A herniated disc often occurs between the ages of 20 to 50 years. Usually this happens due to an unexpected or unfortunate twisting movement. Often with weight that is carried. It can also occur in combination with built-up tension in the back due to, among other things, prolonged or heavy strain on the back.

What happens next is that the intervertebral disc collapses or bulges out. A herniated disc can be completely painless. If the intervertebral disc protrudes to such an extent that it then touches a nerve, pain will occur. Usually this is pain in the back itself and radiation in one or both legs. If you experience this in both legs and it is more difficult to go to the toilet, definitely visit your doctor, this can indicate a serious problem!

An osteopath can perform a number of neurological tests to determine whether it could be a hernia. However, to fully establish the diagnosis, an MRI must be made by a neurologist.

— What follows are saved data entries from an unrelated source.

This design comes from an exercise in tuning for small area and few clock cycles per item on the open sky130 flow, not from production work. Function was checked by simulation only, so behaviour that the tests miss may differ from the original. No driver is modelled on the clock port, so clock power and skew are understated where the tree is cut down; a real chip needs a root buffer or a tree. No activity file was given, so power comes from the tool's default toggle rates.

Design demofull, start of the top module:
module demofull #(
	parameter integer C_S_AXI_ID_WIDTH	= 12,
	parameter integer C_S_AXI_DATA_WIDTH	= 32,
	parameter integer C_S_AXI_ADDR_WIDTH	= 32,
	localparam	AW = C_S_AXI_ADDR_WIDTH,
	localparam	DW = C_S_AXI_DATA_WIDTH,
	localparam	IW = C_S_AXI_ID_WIDTH,
	localparam	LSB = $clog2(C_S_AXI_DATA_WIDTH)-3,
	parameter [0:0]	OPT_NARROW_BURST = 1
	) (
		output	reg					o_we,
		output	reg	[C_S_AXI_ADDR_WIDTH-LSB-1:0]	o_waddr,
		output	reg	[C_S_AXI_DATA_WIDTH-1:0]	o_wdata,
		output	reg	[C_S_AXI_DATA_WIDTH/8-1:0]	o_wstrb,
		output	reg					o_rd,
		output	reg	[C_S_AXI_ADDR_WIDTH-LSB-1:0]	o_raddr,
		input	wire	[C_S_AXI_DATA_WIDTH-1:0]	i_rdata,
		input wire  S_AXI_ACLK,
		input wire  S_AXI_ARESETN,
		input wire [C_S_AXI_ID_WIDTH-1 : 0] S_AXI_AWID,
		input wire [C_S_AXI_ADDR_WIDTH-1 : 0] S_AXI_AWADDR,
		input wire [7 : 0] S_AXI_AWLEN,
		input wire [2 : 0] S_AXI_AWSIZE,
		input wire [1 : 0] S_AXI_AWBURST,
		input wire  S_AXI_AWLOCK,
		input wire [3 : 0] S_AXI_AWCACHE,
		input wire [2 : 0] S_AXI_AWPROT,
		input wire [3 : 0] S_AXI_AWQOS,
		input wire  S_AXI_AWVALID,
		output wire  S_AXI_AWREADY,
		input wire [C_S_AXI_DATA_WIDTH-1 : 0] S_AXI_WDATA,
		input wire [(C_S_AXI_DATA_WIDTH/8)-1 : 0] S_AXI_WSTRB,
		input wire  S_AXI_WLAST,
		input wire  S_AXI_WVALID,
		output wire  S_AXI_WREADY,
		output wire [C_S_AXI_ID_WIDTH-1 : 0] S_AXI_BID,
		output wire [1 : 0] S_AXI_BRESP,
		output wire  S_AXI_BVALID,
		input wire  S_AXI_BREADY,
		input wire [C_S_AXI_ID_WIDTH-1 : 0] S_AXI_ARID,
		input wire [C_S_AXI_ADDR_WIDTH-1 : 0] S_AXI_ARADDR,
		input wire [7 : 0] S_AXI_ARLEN,
		input wire [2 : 0] S_AXI_ARSIZE,
		input wire [1 : 0] S_AXI_ARBURST,
		input wire  S_AXI_ARLOCK,
		input wire [3 : 0] S_AXI_ARCACHE,
		input wire [2 : 0] S_AXI_ARPROT,
		input wire [3 : 0] S_AXI_ARQOS,
		input wire  S_AXI_ARVALID,
		output wire  S_AXI_ARREADY,
		output wire [C_S_AXI_ID_WIDTH-1 : 0] S_AXI_RID,
		output wire [C_S_AXI_DATA_WIDTH-1 : 0] S_AXI_RDATA,
		output wire [1 : 0] S_AXI_RRESP,
		output wire  S_AXI_RLAST,
		output wire  S_AXI_RVALID,
		input wire  S_AXI_RREADY
	);
	reg			wfirst;
	reg	[11:0]		wa;
	wire	[11:0]		wcur, wnext;
	reg			axi_bvalid;
	reg	[IW-1:0]	axi_bid;
	wire			wstall, wready, whs;
	assign	wstall = axi_bvalid && !S_AXI_BREADY;
  ...
Size in the first run: about 410 cells after synthesis, roughly 380 I/O pins.
==> flow/config.mk <==
export PLATFORM = sky130hd
export DESIGN_NAME = demofull
export DESIGN_NICKNAME = demofull
export VERILOG_FILES = /design/flow/design.v
export SDC_FILE = /design/flow/constraint.sdc
export NUM_CORES = 4
export LEC_CHECK = 0
export CAP_MARGIN = 10
export CORE_AREA = 4 4 136 136
export CTS_BUF_LIST = sky130_fd_sc_hd__clkbuf_8
export DIE_AREA = 0 0 140 140
export GPL_TIMING_DRIVEN = 0
export SLEW_MARGIN = 10
==> flow/constraint.sdc <==
create_clock -name core_clock -period 4.0 [get_ports {S_AXI_ACLK}]
set_input_delay 0.8000 -clock core_clock [delete_from_list [all_inputs] [get_ports {S_AXI_ACLK}]]
set_output_delay 0.8000 -clock core_clock [all_outputs]
set_load 0.01 [all_outputs]
standard.sh (not shown) runs the stock make flow with config.mk's settings and CLKGATE_MAP_FILE= SYNTH_SCRIPT=/design/flow/synth_recipe.tcl, a recipe that flattens the netlist after the stock synthesis.
==> flow/flow/run.sh <==
#!/bin/bash
# Layout: the standard flow (standard.sh), with
# - synthesis by flow/synth.tcl: the standard flow's synthesis with an area-oriented ABC
#   script (flow/area.abc) for the logic between the registers, and without
#   the extraction of adders into half/full adder cells (ADDER_MAP_FILE
#   empty), so that ABC maps that logic too;
# - the smallest buffer cell (buf_1) as the port buffer of every input and
#   output port, in place of the cell buffer_ports picks by itself;
# - a clock tree of clkbuf_8 buffers without dummy loads;
# - after CTS, the clock tree rebuilt as three clkbuf_16 buffers driven
#   straight from the clock port, each driving the flip-flops of one third
#   of the core (flow/clock_tree.tcl), and cells sized down where timing
#   allows (flow/post_cts.tcl).
# standard.log holds the output of every tool; ORFS's own logs are under
# orfs/logs.
set -euo pipefail
export BUFFER_PORTS_ARGS="-buffer_cell sky130_fd_sc_hd__buf_1"
export CTS_ARGS="-sink_clustering_enable -repair_clock_nets -buf_list sky130_fd_sc_hd__clkbuf_8 -dont_use_dummy_load"
export POST_CTS_TCL="$PWD/flow/post_cts.tcl"
export CTREE_NBUF=3
export CTREE_BUF=sky130_fd_sc_hd__clkbuf_16
export REMOVE_ABC_BUFFERS=1
export AREA_ABC_SCRIPT="$PWD/flow/area.abc"
export ADDER_MAP_FILE=
sed "s|SYNTH_SCRIPT=[^ ]*|SYNTH_SCRIPT=$PWD/flow/synth.tcl|" standard.sh > flow_standard.sh
grep -q "SYNTH_SCRIPT=$PWD/flow/synth.tcl" flow_standard.sh
bash flow_standard.sh > standard.log 2>&1
==> flow/flow/clock_tree.tcl <==
# Rebuild the clock tree that CTS made as one level: NBUF clock buffers
# (CTREE_BUF), each driving the flip-flops of one part of the core and
# each driven straight from the clock port.
set ctree_nbuf $::env(CTREE_NBUF)
set ctree_buf $::env(CTREE_BUF)
set block [ord::get_db_block]
set db [ord::get_db]
set clk_net [[$block findBTerm S_AXI_ACLK] getNet]

# Walk the tree from the clock port: collect the register clock pins and
# the clock buffers on the way
set sinks {}
set bufs {}
set todo [list $clk_net]
while { [llength $todo] > 0 } {
  set net [lindex $todo 0]
  set todo [lrange $todo 1 end]
  foreach it [$net getITerms] {
    if { [$it isOutputSignal] } { continue }
    set inst [$it getInst]
    set mname [[$inst getMaster] getName]
    if { [string match "sky130_fd_sc_hd__clkbuf_*" $mname] || [string match "sky130_fd_sc_hd__clkinv_*" $mname] } {
      if { [string match "sky130_fd_sc_hd__clkinv_*" $mname] } { error "unexpected inverter $mname in the clock tree" }
      lappend bufs $inst
      lappend todo [[$inst findITerm X] getNet]
    } else {
      lappend sinks $it
    }
  }
}
puts "clock tree: [llength $bufs] buffers, [llength $sinks] sinks"

# Remove the buffers and their nets
foreach inst $bufs {
  set onet [[$inst findITerm X] getNet]
  foreach it [$onet getITerms] { $it disconnect }
  [$inst findITerm A] disconnect
  odb::dbInst_destroy $inst
  odb::dbNet_destroy $onet
}

# Split the sinks into ctree_nbuf groups of about equal size: by x, then
# each part by y when two or four groups
proc pin_x { it } { return [lindex [$it getAvgXY] 1] }
proc pin_y { it } { return [lindex [$it getAvgXY] 2] }
proc split_by { items key n } {
  set sorted [lsort -integer -index 0 [lmap it $items { list [$key $it] $it }]]
  set out {}
  set len [llength $sorted]
  for { set k 0 } { $k < $n } { incr k } {
    set lo [expr { $k * $len / $n }]
    set hi [expr { ($k + 1) * $len / $n - 1 }]
    lappend out [lmap p [lrange $sorted $lo $hi] { lindex $p 1 }]
  }
  return $out
}
if { $ctree_nbuf == 4 } {
  set groups {}
  foreach half [split_by $sinks pin_x 2] {
    lappend groups {*}[split_by $half pin_y 2]
  }
} else {
  set groups [split_by $sinks pin_x $ctree_nbuf]
}

set master [$db findMaster $ctree_buf]
set k 0
foreach grp $groups {
  set sx 0; set sy 0
  foreach it $grp { incr sx [pin_x $it]; incr sy [pin_y $it] }
  set n [llength $grp]
  set inst [odb::dbInst_create $block $master "clkbuf_leaf_$k"]
  $inst setLocation [expr { $sx / $n }] [expr { $sy / $n }]
  $inst setPlacementStatus PLACED
  $inst setSourceType TIMING
  set net [odb::dbNet_create $block "clknet_leaf_$k"]
  $net setSigType CLOCK
  [$inst findITerm A] connect $clk_net
  [$inst findITerm X] connect $net
  foreach it $grp { $it connect $net }
  puts "clock buffer $k: $n sinks"
  incr k
}
Other scripts of this flow, unchanged in this note and not shown: flow/flow/area.abc, flow/flow/post_cts.tcl, flow/flow/synth.tcl
Testbench counts at the start, summed over its fixed seeds: cycles 15,969, beats 22,951.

In the case of a herniated disc, the osteopath looks above or below the impacted disc to see where the most tension is present. Here the osteopath tries to improve the function and structure, so that as a result there is less pressure on the disc. If there is still inflammation in the back, the osteopath will also see if it can be reduced without irritating the disc too much. They also look at any other additional issues that could affect it. In most cases, a disc improves within 12 weeks, but osteopathic treatment can speed up the process.

SI joint

The sacroiliac (SI) joint connects the lower back to the pelvis on both the left and right sides of the back. It is only a small joint with little movement, but if it malfunctions it can cause a lot of problems. This often manifests itself in pain in the lower back, groin and/or buttock with an occasional radiation that reaches up to the knee.

Often there is no obvious cause for a problem with the SI joint. In general, we often see that there has been pressure on this joint for a long time due to a previously occurring problem in the pelvis or in the lower back. After some time this affects the muscles and membranes around the SI joint. Even with a small movement, a strain or inflammation can occur, which then causes the SI issue.

The osteopath looks for the origin of the problem, where does the pressure and tension on the SI joint come from? This is not the same for everyone and will therefore be checked personally during the osteopath's examination.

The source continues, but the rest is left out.